# Rabbit's



## theriver (Jul 2, 2012)

Was leaning towards chickens but found some peeps that are moving out of state that had 2 breeding pairs of newzealand's. Sooo chickens will have to wait a week or so till I build some hutches. Did some research but any advice would be appreciated.


----------



## hollyosborn (Jul 8, 2012)

OHHH i love rabbits.. my son asked for one for his birthday so of course.. mama got him a bunny. hes white with grey spots... sooo much fun. I did have him in the house, he box trained himself even.. shocked me.. now hes out in a wire kennel till i can get a stand made up for it to set on.. they love apples too.. and have so much personality. I dont know anything about special breeds though.. i just have the basic ones you get at the western store lol


----------



## Zyklonbetty (Jul 5, 2012)

Being familiar with both rabbits, chickens and rabbits+chickens, I say they are a good mix. 
Until the sweltering St. Louis heat, out mixed flock (including bunnies) lived happily together...now our 9 lb Flemish giant has his own room indoors. Haha. 
Bunnies will often want to play with the chicks- which can sometimes be harmful- but altogether I have found them to be a loving family. 
Our bunnies have a purpose (other than being adorable) and that is fertilizer (as rabbit droppings can go directly into a garden without being composted...some of the ONLY that are that way) and tilapia snacks 
The poop- not the bunnies


----------



## theriver (Jul 2, 2012)

hollyosborn said:


> OHHH i love rabbits.. my son asked for one for his birthday so of course.. mama got him a bunny. hes white with grey spots... sooo much fun. I did have him in the house, he box trained himself even.. shocked me.. now hes out in a wire kennel till i can get a stand made up for it to set on.. they love apples too.. and have so much personality. I dont know anything about special breeds though.. i just have the basic ones you get at the western store lol


Have hit a "bad" area here. DW was told breeders could be "pets" because they arn't going anywhere, but litters are for "harvesting" or selling. She dosn't want to know any more. I still have the test to see if I can do it. I do hunt and that is no prob but being a little to modernized we will see bout the "harvest" lol. Have eaten lots of wild (good stuff) but we will see.


----------



## Sundancers (Jun 20, 2012)

In my view it come down to knowing where your food comes from ...
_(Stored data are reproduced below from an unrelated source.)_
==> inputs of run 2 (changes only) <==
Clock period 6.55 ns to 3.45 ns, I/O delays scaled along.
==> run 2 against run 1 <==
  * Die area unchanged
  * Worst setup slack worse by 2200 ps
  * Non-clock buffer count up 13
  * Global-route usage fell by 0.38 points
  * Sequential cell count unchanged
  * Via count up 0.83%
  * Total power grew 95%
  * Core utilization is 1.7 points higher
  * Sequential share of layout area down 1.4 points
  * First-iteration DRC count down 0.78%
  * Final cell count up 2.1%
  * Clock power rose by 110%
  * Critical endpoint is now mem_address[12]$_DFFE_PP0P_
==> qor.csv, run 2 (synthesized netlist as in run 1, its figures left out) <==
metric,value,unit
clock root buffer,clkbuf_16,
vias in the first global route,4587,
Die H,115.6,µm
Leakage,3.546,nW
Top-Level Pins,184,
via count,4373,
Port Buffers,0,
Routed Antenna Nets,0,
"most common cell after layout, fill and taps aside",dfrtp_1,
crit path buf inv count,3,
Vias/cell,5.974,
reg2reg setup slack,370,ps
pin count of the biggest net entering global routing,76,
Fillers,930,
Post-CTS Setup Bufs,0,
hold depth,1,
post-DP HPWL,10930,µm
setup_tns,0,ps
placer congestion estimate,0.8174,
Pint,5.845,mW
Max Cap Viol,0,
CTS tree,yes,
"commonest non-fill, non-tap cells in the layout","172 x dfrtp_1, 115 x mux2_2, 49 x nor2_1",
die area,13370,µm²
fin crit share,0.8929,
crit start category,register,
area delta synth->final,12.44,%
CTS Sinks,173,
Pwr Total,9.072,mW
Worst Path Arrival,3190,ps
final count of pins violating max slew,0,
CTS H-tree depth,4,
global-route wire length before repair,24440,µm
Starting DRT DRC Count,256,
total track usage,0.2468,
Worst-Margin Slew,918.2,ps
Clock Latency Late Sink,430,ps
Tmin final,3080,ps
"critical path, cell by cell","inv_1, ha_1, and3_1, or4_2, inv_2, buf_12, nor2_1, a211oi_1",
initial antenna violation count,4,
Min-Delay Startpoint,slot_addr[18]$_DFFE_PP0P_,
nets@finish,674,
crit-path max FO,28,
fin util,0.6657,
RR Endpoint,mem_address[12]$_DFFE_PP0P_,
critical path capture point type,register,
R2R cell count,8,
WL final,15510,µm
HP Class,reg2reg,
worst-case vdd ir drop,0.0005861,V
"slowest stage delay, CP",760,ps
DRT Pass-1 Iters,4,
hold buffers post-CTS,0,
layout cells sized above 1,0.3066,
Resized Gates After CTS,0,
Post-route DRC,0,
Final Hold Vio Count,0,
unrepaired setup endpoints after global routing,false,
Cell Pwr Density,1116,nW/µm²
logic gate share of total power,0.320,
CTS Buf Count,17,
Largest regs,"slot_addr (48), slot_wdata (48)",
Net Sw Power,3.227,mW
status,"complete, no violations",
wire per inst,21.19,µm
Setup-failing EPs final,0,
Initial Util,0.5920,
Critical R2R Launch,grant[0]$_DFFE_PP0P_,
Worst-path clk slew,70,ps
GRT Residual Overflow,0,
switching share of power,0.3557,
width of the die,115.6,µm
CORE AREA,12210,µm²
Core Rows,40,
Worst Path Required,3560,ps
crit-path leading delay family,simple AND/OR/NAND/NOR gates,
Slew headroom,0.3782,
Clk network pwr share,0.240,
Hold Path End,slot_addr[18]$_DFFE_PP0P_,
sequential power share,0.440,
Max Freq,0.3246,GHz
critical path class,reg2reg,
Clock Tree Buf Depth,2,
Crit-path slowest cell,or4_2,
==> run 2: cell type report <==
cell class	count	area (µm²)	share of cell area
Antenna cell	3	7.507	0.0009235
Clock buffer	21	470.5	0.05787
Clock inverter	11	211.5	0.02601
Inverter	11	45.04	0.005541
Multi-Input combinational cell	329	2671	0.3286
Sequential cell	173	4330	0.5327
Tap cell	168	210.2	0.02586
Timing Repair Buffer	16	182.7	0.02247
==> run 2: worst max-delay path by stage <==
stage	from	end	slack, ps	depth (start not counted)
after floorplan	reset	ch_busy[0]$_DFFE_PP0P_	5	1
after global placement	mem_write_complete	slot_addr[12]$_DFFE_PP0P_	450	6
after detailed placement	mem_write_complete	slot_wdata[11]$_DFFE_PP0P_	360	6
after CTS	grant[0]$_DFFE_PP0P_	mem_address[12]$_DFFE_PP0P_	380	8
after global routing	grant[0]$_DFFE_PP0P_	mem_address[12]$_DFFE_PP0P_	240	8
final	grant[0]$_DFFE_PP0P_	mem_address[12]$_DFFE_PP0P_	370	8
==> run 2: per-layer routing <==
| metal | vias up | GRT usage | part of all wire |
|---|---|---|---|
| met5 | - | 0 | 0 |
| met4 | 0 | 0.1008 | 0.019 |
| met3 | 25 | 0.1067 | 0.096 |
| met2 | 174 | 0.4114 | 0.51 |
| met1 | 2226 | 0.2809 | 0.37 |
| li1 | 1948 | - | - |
## config.mk

```make
export PLATFORM = sky130hd
export DESIGN_NAME = uart_tx_buffered
export DESIGN_NICKNAME = d
export VERILOG_FILES = /design/src/rtl/uart_pkg.sv /design/src/rtl/sync_fifo.sv /design/src/rtl/uart_tx_buffered.sv
export SDC_FILE = /design/constraint.sdc
export NUM_CORES = 1
export LEC_CHECK = 0
export ABC_AREA = 1
export ABC_CLOCK_PERIOD_IN_PS = 3000
export CAP_MARGIN = 20
export CORE_MARGIN = 8
export CORE_UTILIZATION = 59
export DETAILED_ROUTE_END_ITERATION = 10
export MAX_ROUTING_LAYER = met4
export PLACE_DENSITY = 0.83
export SETUP_SLACK_MARGIN = 0.4
export SLEW_MARGIN = 10
export SYNTH_ARGS = -nofsm -noshare
export SYNTH_HDL_FRONTEND = slang
export SYNTH_SLANG_ARGS = --single-unit
```

## constraint.sdc

```tcl
create_clock -name clk_i -period 3 [get_ports clk_i]
set_clock_uncertainty 0.15 [all_clocks]
set_input_delay 0.3 -clock clk_i [delete_from_list [all_inputs] [get_ports clk_i]]
set_output_delay 0.3 -clock clk_i [all_outputs]
set_load 0.05 [all_outputs]
```

## src/rtl/uart_pkg.sv

```systemverilog
// Shared types and helpers for the UART transmit/receive datapaths.
package uart_pkg;

    typedef enum logic [1:0] {
        NONE  = 2'b00,
        ODD   = 2'b01,
        EVEN  = 2'b10,
        STICK = 2'b11
    } parity_t;

    typedef enum logic [2:0] {
        IDLE,
        START,
        DATA,
        PARITY,
        STOP,
        BREAK
    } tx_state_t;

    // Per-frame settings, frozen when a character is popped.
    typedef struct packed {
        logic [3:0] dbits;
        parity_t    par;
        logic       stop2;
    } tx_cfg_t;

    localparam int MIN_DBITS = 5;

    function automatic logic [3:0] clamp_dbits(input logic [3:0] req, input logic [3:0] max_dbits);
        if (req < 4'(MIN_DBITS)) begin
            return 4'(MIN_DBITS);
        end else if (req > max_dbits) begin
            return max_dbits;
        end
        return req;
    endfunction

endpackage

```

## src/rtl/sync_fifo.sv

```systemverilog
// Generic single-clock FIFO with occupancy count.
// Latency: push visible on level/empty next cycle; read data is the head, combinational.
// Backpressure: push while full and pop while empty are ignored.
module sync_fifo #(
    parameter int WIDTH = 8,
    parameter int DEPTH = 4
) (
    input  logic                   clk_i,
    input  logic                   rst_i,
    input  logic                   push,
    input  logic [WIDTH-1:0]       wr_dat,
    input  logic                   pop,
    output logic [WIDTH-1:0]       rd_dat,
    output logic                   full,
    output logic                   empty,
    output logic [$clog2(DEPTH):0] level
);

    localparam int AW = $clog2(DEPTH);

    logic [WIDTH-1:0] mem [DEPTH];
    logic [AW-1:0]    wr_ptr;
    logic [AW-1:0]    rd_ptr;
    logic [AW:0]      count;
    logic             do_push;
    logic             do_pop;

    assign do_push = push & ~full;
    assign do_pop  = pop & ~empty;
    assign full    = (count == (AW+1)'(DEPTH));
    assign empty   = (count == '0);
    assign level   = count;
    assign rd_dat  = mem[rd_ptr];

    always_ff @(posedge clk_i) begin
        if (do_push) begin
            mem[wr_ptr] <= wr_dat;
        end
    end

    // Pointers wrap naturally since DEPTH is a power of two.
    always_ff @(posedge clk_i) begin
        if (rst_i) begin
            wr_ptr <= '0;
            rd_ptr <= '0;
            count  <= '0;
        end else begin
            if (do_push) begin
                wr_ptr <= wr_ptr + AW'(1);
            end
            if (do_pop) begin
                rd_ptr <= rd_ptr + AW'(1);
            end
            case ({do_push, do_pop})
                2'b10:   count <= count + (AW+1)'(1);
                2'b01:   count <= count - (AW+1)'(1);
                default: count <= count;
            endcase
        end
    end

endmodule

```

## src/rtl/uart_tx_buffered.sv

```systemverilog
// Buffered UART transmitter: FIFO-fed serialiser with parity, 1/2 stop bits and break.
// Latency: write to line falling edge is 2 cycles when idle; frames run back-to-back.
// Backpressure: wr_ready_o is low while the FIFO is full; writes then are dropped.
module uart_tx_buffered
    import uart_pkg::*;
#(
    parameter int DATA_W     = 8,
    parameter int FIFO_DEPTH = 4,
    parameter int CLK_DIV_W  = 16
) (
    input  logic                          clk_i,
    input  logic                          rst_i,
    input  logic [CLK_DIV_W-1:0]          cr_clk_div_i,
    input  logic [3:0]                    cr_dbits_i,
    input  logic [1:0]                    cr_p_i,
    input  logic                          cr_pstick_i,
    input  logic                          cr_s_i,
    input  logic                          cr_brk_i,
    input  logic                          wr_valid_i,
    input  logic [DATA_W-1:0]             wr_data_i,
    output logic                          wr_ready_o,
    output logic [$clog2(FIFO_DEPTH):0]   level_o,
    output logic                          busy_o,
    output logic                          done_o,
    output logic                          uart_tx_o
);

    localparam int LVL_W = $clog2(FIFO_DEPTH) + 1;

    tx_state_t            state_q, state_d;
    tx_cfg_t              cfg_q, cfg_d;
    logic [CLK_DIV_W-1:0] div_q, div_d;
    logic [CLK_DIV_W-1:0] baud_q, baud_d;
    logic [3:0]           bit_q, bit_d;
    logic [DATA_W-1:0]    shreg_q, shreg_d;
    logic                 par_bit_q, par_bit_d;
    logic                 tx_q, tx_d;
    logic                 done_q, done_d;

    logic                 fifo_full;
    logic                 fifo_empty;
    logic                 fifo_pop;
    logic [DATA_W-1:0]    fifo_dat;
    logic [LVL_W-1:0]     fifo_level;

    logic [3:0]           dbits_eff;
    logic [DATA_W-1:0]    data_mask;
    logic [DATA_W-1:0]    data_eff;
    logic [CLK_DIV_W-1:0] div_eff;
    logic                 par_req;
    logic                 bit_end;
    logic                 start_frame;

    sync_fifo #(
        .WIDTH (DATA_W),
        .DEPTH (FIFO_DEPTH)
    ) u_fifo (
        .clk_i  (clk_i),
        .rst_i  (rst_i),
        .push   (wr_valid_i),
        .wr_dat (wr_data_i),
        .pop    (fifo_pop),
        .rd_dat (fifo_dat),
        .full   (fifo_full),
        .empty  (fifo_empty),
        .level  (fifo_level)
    );

    // Control fields as they would apply to a frame launched this cycle.
    assign dbits_eff = clamp_dbits(cr_dbits_i, 4'(DATA_W));
    assign data_mask = (DATA_W'(1) << dbits_eff) - DATA_W'(1);
    assign data_eff  = fifo_dat & data_mask;
    assign div_eff   = (cr_clk_div_i == '0) ? CLK_DIV_W'(1) : cr_clk_div_i;
    assign fifo_pop  = start_frame;

    always_comb begin
        par_req = 1'b0;
        case (parity_t'(cr_p_i))
            ODD:     par_req = ~^data_eff;
            EVEN:    par_req = ^data_eff;
            STICK:   par_req = cr_pstick_i;
            default: par_req = 1'b0;
        endcase
    end

    always_comb begin
        state_d     = state_q;
        cfg_d       = cfg_q;
        div_d       = div_q;
        baud_d      = baud_q;
        bit_d       = bit_q;
        shreg_d     = shreg_q;
        par_bit_d   = par_bit_q;
        done_d      = 1'b0;
        start_frame = 1'b0;
        tx_d        = 1'b1;
        bit_end     = (baud_q == '0);

        case (state_q)
            IDLE: begin
                if (cr_brk_i) begin
                    state_d = BREAK;
                end else if (!fifo_empty) begin
                    start_frame = 1'b1;
                end
            end
            BREAK: begin
                if (!cr_brk_i) begin
                    state_d = IDLE;
                end
            end
            default: begin
                baud_d = bit_end ? (div_q - CLK_DIV_W'(1)) : (baud_q - CLK_DIV_W'(1));
                case (state_q)
                    START: begin
                        if (bit_end) begin
                            state_d = DATA;
                            bit_d   = cfg_q.dbits - 4'd1;
                        end
                    end
                    DATA: begin
                        if (bit_end) begin
                            shreg_d = shreg_q >> 1;
                            if (bit_q == '0) begin
                                state_d = (cfg_q.par == NONE) ? STOP : PARITY;
                                bit_d   = {3'b000, cfg_q.stop2};
                            end else begin
                                bit_d = bit_q - 4'd1;
                            end
                        end
                    end
                    PARITY: begin
                        if (bit_end) begin
                            state_d = STOP;
                            bit_d   = {3'b000, cfg_q.stop2};
                        end
                    end
                    STOP: begin
                        if (bit_end) begin
                            if (bit_q == '0) begin
                                done_d = 1'b1;
                                if (!fifo_empty && !cr_brk_i) begin
                                    start_frame = 1'b1;
                                end else begin
                                    state_d = IDLE;
                                end
                            end else begin
                                bit_d = bit_q - 4'd1;
                            end
                        end
                    end
                    default: ;
                endcase
            end
        endcase

        if (start_frame) begin
            state_d     = START;
            cfg_d.dbits = dbits_eff;
            cfg_d.par   = parity_t'(cr_p_i);
            cfg_d.stop2 = cr_s_i;
            div_d       = div_eff;
            baud_d      = div_eff - CLK_DIV_W'(1);
            shreg_d     = data_eff;
            par_bit_d   = par_req;
        end

        // The line register follows the state being entered, so the pin changes on the same edge.
        case (state_d)
            START, BREAK: tx_d = 1'b0;
            DATA:         tx_d = shreg_d[0];
            PARITY:       tx_d = par_bit_d;
            default:      tx_d = 1'b1;
        endcase
    end

    always_ff @(posedge clk_i) begin
        if (rst_i) begin
            state_q   <= IDLE;
            cfg_q     <= '0;
            div_q     <= CLK_DIV_W'(1);
            baud_q    <= '0;
            bit_q     <= '0;
            shreg_q   <= '0;
            par_bit_q <= 1'b0;
            tx_q      <= 1'b1;
            done_q    <= 1'b0;
        end else begin
            state_q   <= state_d;
            cfg_q     <= cfg_d;
            div_q     <= div_d;
            baud_q    <= baud_d;
            bit_q     <= bit_d;
            shreg_q   <= shreg_d;
            par_bit_q <= par_bit_d;
            tx_q      <= tx_d;
            done_q    <= done_d;
        end
    end

    assign wr_ready_o = ~fifo_full;
    assign level_o    = fifo_level;
    assign busy_o     = (state_q != IDLE);
    assign done_o     = done_q;
    assign uart_tx_o  = tx_q;

endmodule

```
We have kept a buck rabbit with two does ... for as long as I can remember. 

Fried chicken or rabbit ... they are both a plus.

IMO ... take a look at factory farms vs your own. Then it becomes very easy.


----------



## theriver (Jul 2, 2012)

2 weeks to my 1st litter!(they bread on the way home) lol


----------



## Riverdale (Jun 23, 2012)

Just remember 2 things

1) lettuce is not good for rabbits, it'll give them 'the runs'
2) rabbits can't fart. rabbits fart (if they could) on the same food that makes you fart. so *anything* that makes you fart, should *NOT* be given to rabbits (brassicas, such as cabbage, brussel sprouts, etc.).

Buns will be happy with hay and pellets. We would treat ours with carrot pieces, They also *loved* dock and violet leaves.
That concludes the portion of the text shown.